Money; apparently if we pay attention to what we see, mostly on social media. For reference, I quit Facebook to get away from that toxic culture and remain on LinkedIn, only, to see market trends and voice opinion rather than ego. Also after watching the Great Hack on Netflix. My data must be everywhere. Anyone can find me on Take Me Out 2010 S1E3 if they look hard enough. And when it comes to “wealth” there will always be more available and always be those that have more.

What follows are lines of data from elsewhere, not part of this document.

[config.mk]
export PLATFORM = sky130hd
export DESIGN_NAME = capture_compare_pwm_unit
export DESIGN_NICKNAME = d
export VERILOG_FILES = /design/src/design/ccp_unit_pkg.sv /design/src/design/capture_compare_pwm_unit.sv
export VERILOG_INCLUDE_DIRS = /design/src /design/src/design
export SDC_FILE = /design/constraint.sdc
export NUM_CORES = 1
export LEC_CHECK = 0
export BUFFER_PORTS_ARGS = -buffer_cell sky130_fd_sc_hd__buf_2
export CAP_MARGIN = 40
export CORE_ASPECT_RATIO = 0.75
export CORE_UTILIZATION = 60
export CTS_BUF_LIST = sky130_fd_sc_hd__clkbuf_8 sky130_fd_sc_hd__clkbuf_16
export DETAILED_ROUTE_END_ITERATION = 10
export PLACE_DENSITY = 0.86
export SLEW_MARGIN = 25
export SYNTH_ARGS = -nofsm -noshare
export SYNTH_HDL_FRONTEND = slang
export SYNTH_SLANG_ARGS = --single-unit
[constraint.sdc]
create_clock -name sys_clk_in -period 3.82 [get_ports sys_clk_in]
set_input_delay 0.382 -clock sys_clk_in [delete_from_list [all_inputs] [get_ports sys_clk_in]]
set_output_delay 0.382 -clock sys_clk_in [all_outputs]
set_load 0.02 [all_outputs]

I’m not interested in that life of chasing “more”. I was. But things change. Maybe it’s the desire to go to a pub now, rather than a club. Or go for walks, rather than adventures. Or the fact I had a child, which immediately put him in the no.1 spot of priorities. Maybe I’m just getting really old 🤷🏼
No, the real reason for selling User Conversion was simply the direction that I want to go in, isn’t the same direction that User Conversion in its current form can take me. The control and responsibility was crippling for me personally.

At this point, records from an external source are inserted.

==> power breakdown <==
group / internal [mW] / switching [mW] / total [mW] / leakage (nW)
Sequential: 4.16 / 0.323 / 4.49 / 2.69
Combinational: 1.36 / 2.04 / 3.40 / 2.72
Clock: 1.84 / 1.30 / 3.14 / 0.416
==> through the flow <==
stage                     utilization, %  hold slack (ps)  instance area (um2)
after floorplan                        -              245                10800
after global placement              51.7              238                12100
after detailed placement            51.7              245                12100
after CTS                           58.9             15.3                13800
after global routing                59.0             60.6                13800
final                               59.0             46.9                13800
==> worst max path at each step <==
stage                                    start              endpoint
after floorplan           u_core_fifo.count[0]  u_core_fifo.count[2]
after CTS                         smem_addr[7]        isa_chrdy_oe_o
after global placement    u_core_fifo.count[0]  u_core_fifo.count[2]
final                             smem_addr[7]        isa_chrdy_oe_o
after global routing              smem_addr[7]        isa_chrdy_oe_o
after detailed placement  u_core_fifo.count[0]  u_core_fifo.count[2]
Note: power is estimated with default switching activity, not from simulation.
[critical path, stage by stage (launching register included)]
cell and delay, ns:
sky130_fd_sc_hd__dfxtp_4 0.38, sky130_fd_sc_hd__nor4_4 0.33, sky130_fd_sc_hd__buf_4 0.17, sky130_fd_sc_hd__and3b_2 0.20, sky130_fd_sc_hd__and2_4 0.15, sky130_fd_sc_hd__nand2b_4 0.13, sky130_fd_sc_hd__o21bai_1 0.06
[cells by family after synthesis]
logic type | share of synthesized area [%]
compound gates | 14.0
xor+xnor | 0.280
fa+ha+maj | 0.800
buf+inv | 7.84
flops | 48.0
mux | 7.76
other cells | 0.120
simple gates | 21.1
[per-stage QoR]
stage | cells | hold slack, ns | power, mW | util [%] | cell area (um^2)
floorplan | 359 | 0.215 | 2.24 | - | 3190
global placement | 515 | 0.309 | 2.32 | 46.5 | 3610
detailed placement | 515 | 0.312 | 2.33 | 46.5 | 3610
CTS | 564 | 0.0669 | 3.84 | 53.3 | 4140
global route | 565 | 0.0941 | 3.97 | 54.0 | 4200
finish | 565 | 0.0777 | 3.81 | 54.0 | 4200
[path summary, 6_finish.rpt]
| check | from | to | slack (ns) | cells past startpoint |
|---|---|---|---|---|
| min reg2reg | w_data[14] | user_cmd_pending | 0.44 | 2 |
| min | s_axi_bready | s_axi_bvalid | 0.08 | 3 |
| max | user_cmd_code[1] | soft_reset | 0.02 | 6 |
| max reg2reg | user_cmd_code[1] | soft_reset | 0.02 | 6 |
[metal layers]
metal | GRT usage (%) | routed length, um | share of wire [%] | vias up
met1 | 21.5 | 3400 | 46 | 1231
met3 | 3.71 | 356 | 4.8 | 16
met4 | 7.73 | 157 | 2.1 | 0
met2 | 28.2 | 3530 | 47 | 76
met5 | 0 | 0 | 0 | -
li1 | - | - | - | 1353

And the familiarity and certainty of “this isn’t giving me a level of fulfilment I need” trumps the uncertainty of “I want to search for better”. Not more; better.
That’s it. The real reason for selling User Conversion is so much more than surface-level financial benefit. It’s driven by a need to create; to innovate; to disrupt; to revolutionise. What exactly? I don’t know. But that’s cool that I don’t know. I enjoy that, it’s what makes the future exciting.
And yes, I’ll make some (decent, I’ll be honest) money from this that will no doubt be spent on the odd trip to Disney with Max and Zach. Odd meaning as “often as humanly possible”. And that will give me options, perhaps comfort, in some areas; but it’s such a throwaway secondary benefit.
How can I contribute? How can I be more fulfilled? How can I align purpose to my work? When these stars align, these are the definitions of success.
We’ve had lots of interest in our business for a number of years. And yes we’ve had discussions, but none more fruitful, exciting and opportunistic as Brainlabs. Their emphasis on culture is infectious. Their leadership team visionary. Their trajectory exciting. And who hasn’t heard of Dan Gilbert? When the opportunity came along things progressed very quickly — a matter of months! — simply down to the evident synergies that existed. The world was telling me something.
My original intention, being candid, was to walk away from it all. But there’s a reason why I’m staying with the Brainlabs team for a handful of days a week and it’s nothing and everything to do with what I’ve just mentioned. I’m really impressed and in turn very excited to be acting as the Global VP of Conversion Rate Optimisation.
The other handful of days I have can be used to — spend time with my family, read, write, evangelise, consult on other projects — forms that allow me to express me in different ways.
Accidental success, leading to being overwhelmed, a lack of support structure, a deterioration in my health all led to today and it’s just another chapter. But if there are a handful of learnings I’d like to leave you with after reading this:
- Never assume those in a position of success are happy or, more importantly, healthy. Check up on your friends. Go on. Text them. Now. Ask if they are really OK.
- Fulfilment is more important than success. Success is a surface level attribute that means different things to different people.